Rhubarb -Strawberry pies

Tital time : 2 hours     Makes 2 dozen
3/4 cup finely diced fresh strawberries
3/4 cup finely diced rhubarb
1 tablespoon cornstarch
6 tablespoons sugar, divided
3 teaspoons orange zest, divided
2-1/4 cups all-purpose flour
1/4 teaspoon salt
1/2 cup butter, cold
1/4 cup shortening, chilled
3 tablespoons ice-cold water
3 tablespoons orange juice
**Parchment paper **
1 egg yolk, beaten
1 tablespoon whipping cream
**Sugar

1. Combine strawberries, rhubarb, cornstarch, 2 Tbsp. sugar, and 1 1/2 tsp. orange zest in a small bowl.

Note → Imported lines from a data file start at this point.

File: src/rtl/accum_drain_if.sv
// Bundles the command, column-memory and output-stream signals of accum_drain.
// Ports: command (start/base_addr/num_rows, busy/done), column read
// (col_wr_en, rd_en/rd_addr, rd_data), output stream (out_valid/out_ready, out_data/out_last).
interface accum_drain_if #(
  parameter int ACCUM_ROW  = 256,
  parameter int DATA_WIDTH = 32
);
  localparam int ADDR_WIDTH = $clog2(ACCUM_ROW);

  // command side
  logic                  start;
  logic [ADDR_WIDTH-1:0] base_addr;
  logic [ADDR_WIDTH:0]   num_rows;
  logic                  busy;
  logic                  done;

  // column memory side
  logic                  col_wr_en;
  logic                  rd_en;
  logic [ADDR_WIDTH-1:0] rd_addr;
  logic [DATA_WIDTH-1:0] rd_data;

  // output stream
  logic                  out_valid;
  logic                  out_ready;
  logic [DATA_WIDTH-1:0] out_data;
  logic                  out_last;

  // master: whoever drives commands, owns the column and consumes the stream
  modport master (
    output start, base_addr, num_rows, col_wr_en, rd_data, out_ready,
    input  busy, done, rd_en, rd_addr, out_valid, out_data, out_last
  );

  // slave: the drain sequencer itself
  modport slave (
    input  start, base_addr, num_rows, col_wr_en, rd_data, out_ready,
    output busy, done, rd_en, rd_addr, out_valid, out_data, out_last
  );
endinterface

File: src/rtl/accum_drain.sv
// Drains a contiguous (wrapping) run of rows from an accumulator column onto a valid/ready stream.
// Latency: start in cycle 0, first rd_en cycle 1, first out_valid cycle 3; 1 beat/cycle when unstalled.
// Backpressure: 3-entry skid FIFO with read credit (fifo_count + inflight < 3); reads pause, nothing dropped.
// Ports: clk, rstn (sync active-low), bus (accum_drain_if.slave: command, column read, output stream).
module accum_drain #(
  parameter int ACCUM_ROW  = 256,
  parameter int DATA_WIDTH = 32
) (
  input  logic           clk,
  input  logic           rstn,
  accum_drain_if.slave   bus
);
  localparam int ADDR_WIDTH = $clog2(ACCUM_ROW);

  localparam logic [1:0] S_IDLE  = 2'd0;
  localparam logic [1:0] S_READ  = 2'd1;
  localparam logic [1:0] S_DRAIN = 2'd2;
  localparam logic [1:0] S_DONE  = 2'd3;

  localparam logic [ADDR_WIDTH-1:0] LAST_ROW = ADDR_WIDTH'(ACCUM_ROW - 1);
  localparam logic [ADDR_WIDTH:0]   CNT_ONE  = {{ADDR_WIDTH{1'b0}}, 1'b1};

  logic [1:0]            r_state;
  logic [ADDR_WIDTH-1:0] r_ptr;
  logic [ADDR_WIDTH:0]   r_num;
  logic [ADDR_WIDTH:0]   r_issued;
  logic [ADDR_WIDTH:0]   r_popped;
  logic                  r_inflight;
  logic [DATA_WIDTH-1:0] r_fifo [3];
  logic [1:0]            r_wr_idx;
  logic [1:0]            r_rd_idx;
  logic [1:0]            r_count;

  logic w_credit_ok;
  logic w_rd_en;
  logic w_last_issue;
  logic w_push;
  logic w_pop;
  logic w_valid;
  logic w_last;

  function automatic logic [1:0] next_idx(input logic [1:0] idx);
    return (idx == 2'd2) ? 2'd0 : idx + 2'd1;
  endfunction

  // Credit counts the word already in flight so a full FIFO can always absorb it.
  // Uses only registered state, so out_ready never reaches rd_en combinationally.
  assign w_credit_ok  = ({1'b0, r_count} + {2'b00, r_inflight}) < 3'd3;
  assign w_rd_en      = (r_state == S_READ) && !bus.col_wr_en && w_credit_ok;
  assign w_last_issue = (r_issued == r_num - CNT_ONE);
  assign w_push       = r_inflight;
  assign w_valid      = (r_count != 2'd0);
  assign w_pop        = w_valid && bus.out_ready;
  // Head beat index equals the number of beats already popped.
  assign w_last       = w_valid && (r_popped == r_num - CNT_ONE);

  always_ff @(posedge clk) begin
    if (!rstn) begin
      r_state    <= S_IDLE;
      r_ptr      <= '0;
      r_num      <= '0;
      r_issued   <= '0;
      r_popped   <= '0;
      r_inflight <= 1'b0;
      r_wr_idx   <= 2'd0;
      r_rd_idx   <= 2'd0;
      r_count    <= 2'd0;
      for (int i = 0; i < 3; i++) begin
        r_fifo[i] <= '0;
      end
    end else begin
      case (r_state)
        S_IDLE: begin
          if (bus.start) begin
            r_ptr    <= bus.base_addr;
            r_num    <= bus.num_rows;
            r_issued <= '0;
            r_popped <= '0;
            r_state  <= (bus.num_rows == '0) ? S_DONE : S_READ;
          end
        end
        S_READ: begin
          if (w_rd_en && w_last_issue) begin
            r_state <= S_DRAIN;
          end
        end
        S_DRAIN: begin
          // Popping the last beat implies the FIFO empties and nothing is in flight.
          if (w_pop && w_last) begin
            r_state <= S_DONE;
          end
        end
        default: begin
          r_state <= S_IDLE;
        end
      endcase

      if (w_rd_en) begin
        r_ptr    <= (r_ptr == LAST_ROW) ? '0 : r_ptr + 1'b1;
        r_issued <= r_issued + CNT_ONE;
      end

      r_inflight <= w_rd_en;

      if (w_push) begin
        r_fifo[r_wr_idx] <= bus.rd_data;
        r_wr_idx         <= next_idx(r_wr_idx);
      end

      if (w_pop) begin
        r_rd_idx <= next_idx(r_rd_idx);
        r_popped <= r_popped + CNT_ONE;
      end

      case ({w_push, w_pop})
        2'b10:   r_count <= r_count + 2'd1;
        2'b01:   r_count <= r_count - 2'd1;
        default: r_count <= r_count;
      endcase
    end
  end

  assign bus.busy      = (r_state == S_READ) || (r_state == S_DRAIN);
  assign bus.done      = (r_state == S_DONE);
  assign bus.rd_en     = w_rd_en;
  assign bus.rd_addr   = r_ptr;
  assign bus.out_valid = w_valid;
  assign bus.out_data  = r_fifo[r_rd_idx];
  assign bus.out_last  = w_last;
endmodule

File: src/flat_wrapper.sv
// flat-port wrapper written by rule: the top's interface ports become plain ports
module accum_drain_flat 
#(
  parameter int ACCUM_ROW  = 256,
  parameter int DATA_WIDTH = 32
)
  (clk, rstn, bus_start, bus_base_addr, bus_num_rows, bus_col_wr_en, bus_rd_data, bus_out_ready, bus_busy, bus_done, bus_rd_en, bus_rd_addr, bus_out_valid, bus_out_data, bus_out_last);
  accum_drain_if #(.ACCUM_ROW(ACCUM_ROW), .DATA_WIDTH(DATA_WIDTH)) bus_i ();
  input  logic clk;
  input  logic rstn;
  input wire logic [$bits(bus_i.start)-1:0] bus_start;
  input wire logic [$bits(bus_i.base_addr)-1:0] bus_base_addr;
  input wire logic [$bits(bus_i.num_rows)-1:0] bus_num_rows;
  input wire logic [$bits(bus_i.col_wr_en)-1:0] bus_col_wr_en;
  input wire logic [$bits(bus_i.rd_data)-1:0] bus_rd_data;
  input wire logic [$bits(bus_i.out_ready)-1:0] bus_out_ready;
  output wire logic [$bits(bus_i.busy)-1:0] bus_busy;
  output wire logic [$bits(bus_i.done)-1:0] bus_done;
  output wire logic [$bits(bus_i.rd_en)-1:0] bus_rd_en;
  output wire logic [$bits(bus_i.rd_addr)-1:0] bus_rd_addr;
  output wire logic [$bits(bus_i.out_valid)-1:0] bus_out_valid;
  output wire logic [$bits(bus_i.out_data)-1:0] bus_out_data;
  output wire logic [$bits(bus_i.out_last)-1:0] bus_out_last;
  assign bus_i.start = bus_start;
  assign bus_i.base_addr = bus_base_addr;
  assign bus_i.num_rows = bus_num_rows;
  assign bus_i.col_wr_en = bus_col_wr_en;
  assign bus_i.rd_data = bus_rd_data;
  assign bus_i.out_ready = bus_out_ready;
  assign bus_busy = bus_i.busy;
  assign bus_done = bus_i.done;
  assign bus_rd_en = bus_i.rd_en;
  assign bus_rd_addr = bus_i.rd_addr;
  assign bus_out_valid = bus_i.out_valid;
  assign bus_out_data = bus_i.out_data;
  assign bus_out_last = bus_i.out_last;
  accum_drain #(.ACCUM_ROW(ACCUM_ROW), .DATA_WIDTH(DATA_WIDTH)) u_core (.clk(clk), .rstn(rstn), .bus(bus_i));
endmodule
File: config.mk
export PLATFORM = sky130hd
export DESIGN_NAME = accum_drain_flat
export DESIGN_NICKNAME = d
export VERILOG_FILES = /design/src/rtl/accum_drain_if.sv /design/src/rtl/accum_drain.sv /design/src/flat_wrapper.sv
export SDC_FILE = /design/constraint.sdc
export NUM_CORES = 1
export LEC_CHECK = 0
export ABC_AREA = 0
export CAP_MARGIN = 20
export CORE_MARGIN = 2
export CORE_UTILIZATION = 45
export DETAILED_ROUTE_END_ITERATION = 10
export GPL_ROUTABILITY_DRIVEN = 0
export PLACE_DENSITY = 0.67
export SETUP_SLACK_MARGIN = 0.1
export SYNTH_ARGS = -nofsm -noshare
export SYNTH_HDL_FRONTEND = slang
export SYNTH_SLANG_ARGS = --single-unit
File: constraint.sdc
create_clock -name clk -period 6 [get_ports clk]
set_clock_uncertainty 0.15 [all_clocks]
set_input_delay 1.2 -clock clk [delete_from_list [all_inputs] [get_ports clk]]
set_output_delay 1.2 -clock clk [all_outputs]
set_load 0.02 [all_outputs]
==> reports/qor.yml <==
remaining_drc_errors: 0
swShare: 0.281
cp_max_fo: 10
p_leak_nw: 3.48
grt_pass1_wl_um: 28100
max-cap-violations: 0
ys_seq_elements: 174
crit_path_end_kind: "primary output"
diodes: 0
max_stage_delay_ps: 610
min_period_ps: 4390
critPathSlowestCell: "clkdlybuf4s50_1"
hold_violations: 0
path_delay_family: "simple AND/OR/NAND/NOR gates"
first_iter_violations: 418
fin_nets: 782
cp-startpoint: "u_core.r_num[0]"
antenna_found_initial: 0
die_h_um: 138
ir_worst_vdd_mv: 0.252
io-pin-count: 99
ant_nets: 0
wl_per_cell_um: 18.6
clk_latency_ps: 430
ctsResizeCount: 0
power_density_mw_per_mm2: 331
finalSetupViolCount: 0
die_x_um: 138
cts_setup_buffers: 0
first_pass_iters: 5
timing.fmax_mhz: 228
synth_area_mm2: 0.00803
slew_headroom: 0.348
holdWs_ps: 360
reg2reg_slack_ps: 3210
dpl.hpwl_um: 11500
synth_area_leader_cell: "edfxtp_1"
totalNegativeSetupSlack_ps: 0
clockBufferDepth: 2
finalPower_mw: 3.26
drive_gt1_frac: 0.129
grtUsageTotal: 0.199
synth_edf_count: 128
seqCellArea_mm2: 0.00477
status: "finished clean"
core_area_mm2: 0.0174
crit_buf_inv: 2
crit_path_start_kind: "flip-flop"
ys_warn_count: 0
synth.distinct_cells: 57
p_int_mw: 2.35
crit_required_ps: 4650
die_area_mm2: 0.0189
clock_sinks: 174
maxSlewViolCount: 0
grt_max_degree: 33
hold_class: "flip-flop to flip-flop"
routed_wl_um: 17800
synthTopCellsByArea: "edfxtp_1 48%, dfxtp_1 11%, mux4_2 9.0%"
syn_to_final_growth_pct: 22.8
multiInputGateArea_mm2: 0.00311
routed_via_density: 5.55
initial_utilization: 0.463
clk_pin_slew_ps: 70
pwr-share-clk: 0.342
syn-num-nets: 691
htree_num_levels: 4
cp-endpoint: "bus_out_last"
syn_avg_cell_area_um2: 12.8
rr_endpoint: "u_core.r_state[0]"
seqPwrFrac: 0.438
synth-seq-area-share: 0.593
rr_worst_depth: 10
synthCells: 626
worst-path-stages: 7
r2r_start: "u_core.r_count[0]"
worst_pin_slew_ps: 977
cts_tree: "built"
layout_worst_path_cycle_share: 0.731
worstSetupPathType: "flip-flop to primary output"
fp-row-count: 48
synthArstFlopShare: 0
synth_flop_cell: "edfxtp_1"
clock-root-buffer: "clkbuf_16"
rsz0062_at_grt: "false"
vias: 5304
switchingPower_uw: 916
port_buffers: 98
grt_overflow: 0
combPwrFrac: 0.220
path_cells: "inv_1, ha_1, nor3b_4, xnor2_1, nor4_1, and4_1, clkdlybuf4s50_1"
netlist.area_leader.share: 0.479
cts-buffers-inserted: 17
postCtsHoldBufs: 0
fillCellCount: 1362
grt_pass1_vias: 5301
critPathArrivalTime_ps: 3040
[power by group through the flow]
| stage | Combinational, mW | Clock, mW | Sequential [mW] |
|---|---|---|---|
| after floorplan | 0.481 | 0 | 1.43 |
| after global placement | 0.701 | 0 | 1.45 |
| after detailed placement | 0.714 | 0 | 1.46 |
| after CTS | 0.719 | 1.13 | 1.43 |
| after global routing | 0.780 | 1.18 | 1.44 |
| final | 0.718 | 1.11 | 1.43 |
[cell families (layout without fill, tap and decap cells)]
family          after synthesis  count (layout)  share of synthesized area
buf+inv                      45             149                     0.0235
compound gates               79              79                     0.0622
mux                          38              38                     0.0977
flops                       174             174                      0.593
simple gates                251             251                      0.171
fa+ha+maj                    11              11                     0.0171
xor+xnor                     28              28                     0.0349
[worst register-to-register path, cell delays in order, from the launching register on]
cell      delay, ps
dfxtp_1         350
ha_1            210
ha_1            260
nand2_1         100
nand3_1          80
buf_4           220
inv_1           300
nand4_1         200
o31a_1          340
o311ai_1        300
o41ai_1         130
[layer usage]
metal / GRT usage / routed length, µm / vias to the layer above
met4: 0.0727 / 277 / 0
met3: 0.0405 / 992 / 22
met1: 0.267 / 8060 / 2643
met2: 0.323 / 8470 / 169
met5: 0 / 0 / -
li1: - / - / 2470
[layout by cell type (no fill, tap or decap), drive strengths merged, types with 4 or more instances in the layout]
master / Yosys / final
o21a: 6 / 6
mux4: 32 / 32
nand2: 50 / 50
nor2: 42 / 42
ha: 11 / 11
xnor2: 17 / 17
clkinv: 0 / 4
clkbuf: 24 / 18
xor2: 9 / 9
edfxtp: 128 / 128
clkdlybuf4s50: 0 / 98
inv: 11 / 15
a21oi: 32 / 32
and2: 101 / 101
nor4: 6 / 6
buf: 10 / 8
dfxtp: 46 / 46
o21ai: 17 / 17
nand3: 23 / 23
nor3: 7 / 7
[per-stage QoR]
stage,utilization,area [µm²],instances,worst slack (ps)
after global placement,0.532,9230,921,1690
final,0.568,9860,955,1610
after global routing,0.568,9860,955,1430
after detailed placement,0.533,9250,922,1690
after CTS,0.567,9840,954,1620
after floorplan,-,8030,626,1780
[worst min-delay path by stage]
stage	to	startpoint	depth (start not counted)
floorplan	u_core.r_issued[4]	u_core.r_issued[4]	1
global placement	flip-flop	u_core.r_rd_idx[0]	2
detailed placement	flip-flop	u_core.r_rd_idx[0]	2
CTS	flip-flop	u_core.r_rd_idx[0]	2
global route	flip-flop	u_core.r_rd_idx[0]	2
finish	u_core.r_count[1]	u_core.r_count[1]	2
[layout make-up]
cell class / count / share of cell area
clock buffers: 18 / 0.0435
inverters: 11 / 0.00419
clock inverters: 14 / 0.0167
repair buffers: 106 / 0.108
well taps: 225 / 0.0285
flip-flops and latches: 174 / 0.483
multi-input cells: 407 / 0.316
[flip-flops by register name, indices dropped and copies added (netlist names), named ones only]
| register | flops |
|---|---|
| u_core.r_state | 2 |
| u_core.r_issued | 9 |
| u_core.bus.rd_addr | 8 |
| u_core.r_wr_idx | 2 |
| u_core.r_fifo | 128 |
| u_core.r_count | 2 |
| u_core.r_inflight | 1 |
| u_core.r_rd_idx | 2 |
| u_core.r_popped | 9 |
| u_core.r_num | 9 |
[synth_stat cells, types with 3 or more instances]
cell and n:
nor4_1 5, mux4_2 32, buf_1 6, mux2_2 3, o21a_1 6, a21oi_1 32
and3_1 3, inv_1 11, nand3b_1 3, nor2_1 42, xnor2_1 17, and2_1 99
mux2i_1 3, o21ai_0 17, ha_1 11, nand2b_1 3, nor3_1 6, nand3_1 23
clkbuf_1 24, dfxtp_1 46, xor2_1 9, or3_1 3, nand2_1 50, edfxtp_1 128
(Power assumes the default switching activity.)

2. Preheat oven to 375°. Combine flour, salt, and remaining 1/4 cup sugar in a large bowl. Cut in butter and shortening with a pastry blender until mixture resembles small peas. Stir in remaining 1 1/2 tsp. orange zest. Drizzle with ice-cold water and orange juice. Stir with a fork until combined. (Mixture will be crumbly and dry.) Knead mixture lightly, and shape dough into a disk. Divide dough in half.

3. Roll half of dough to 1/8-inch thickness on a heavily floured surface. (Cover remaining dough with plastic wrap.) Cut with a 2 1/4-inch round cutter, rerolling scraps as needed. Place half of dough rounds 2 inches apart on a parchment paper-lined baking sheets. Top with 1 rounded teaspoonful strawberry mixture. Dampen edges of dough with water, and top with remaining dough rounds, pressing edges to seal. Crimp edges with a fork, and cut a slit in top of each round for steam to escape. Repeat procedure with remaining dough and strawberry mixture.

4. Stir together egg yolk and cream; brush pies with egg wash. Sprinkle with sugar. Freeze pies 10 minutes.

5. Bake at 375° for 20 to 25 minutes or until lightly browned. Cool 10 minutes. Serve warm or at room temperature. Store in an airtight container up to 2 days.